WORK ORDER: Starting at the line that contains "export PLACE_DENSITY_LB_ADDON = 0.25" in the listing below, write out every line word for word until you have written the line that contains "set_input_delay 0.0975 -clock".

======== TASK MATERIAL ========

===== config.mk =====
export PLATFORM = sky130hd
export DESIGN_NAME = axis_cfg
export DESIGN_NICKNAME = d
export VERILOG_FILES = /design/src/include/axis_cfg_pkg.sv /design/src/hdl/axis_cfg.sv
export SDC_FILE = /design/constraint.sdc
export NUM_CORES = 1
export LEC_CHECK = 0
export ABC_AREA = 1
export ABC_CLOCK_PERIOD_IN_PS = 1950
export BUFFER_PORTS_ARGS = -buffer_cell sky130_fd_sc_hd__buf_2
export CAP_MARGIN = 10
export CORE_ASPECT_RATIO = 0.9
export CORE_MARGIN = 2
export CORE_UTILIZATION = 52
export DETAILED_ROUTE_END_ITERATION = 6
export MAX_ROUTING_LAYER = met4
export PLACE_DENSITY_LB_ADDON = 0.25
export RECOVER_POWER = 100
export SYNTH_ARGS = -nofsm -noshare
export SYNTH_HDL_FRONTEND = slang
export SYNTH_SLANG_ARGS = --single-unit

===== constraint.sdc =====
create_clock -name clk_in -period 1.95 [get_ports clk_in]
set_input_delay 0.0975 -clock clk_in [delete_from_list [all_inputs] [get_ports clk_in]]
set_output_delay 0.0975 -clock clk_in [all_outputs]
set_load 0.005 [all_outputs]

========

EXERCISE OUTPUT:
export PLACE_DENSITY_LB_ADDON = 0.25
export RECOVER_POWER = 100
export SYNTH_ARGS = -nofsm -noshare
export SYNTH_HDL_FRONTEND = slang
export SYNTH_SLANG_ARGS = --single-unit

===== constraint.sdc =====
create_clock -name clk_in -period 1.95 [get_ports clk_in]
set_input_delay 0.0975 -clock clk_in [delete_from_list [all_inputs] [get_ports clk_in]]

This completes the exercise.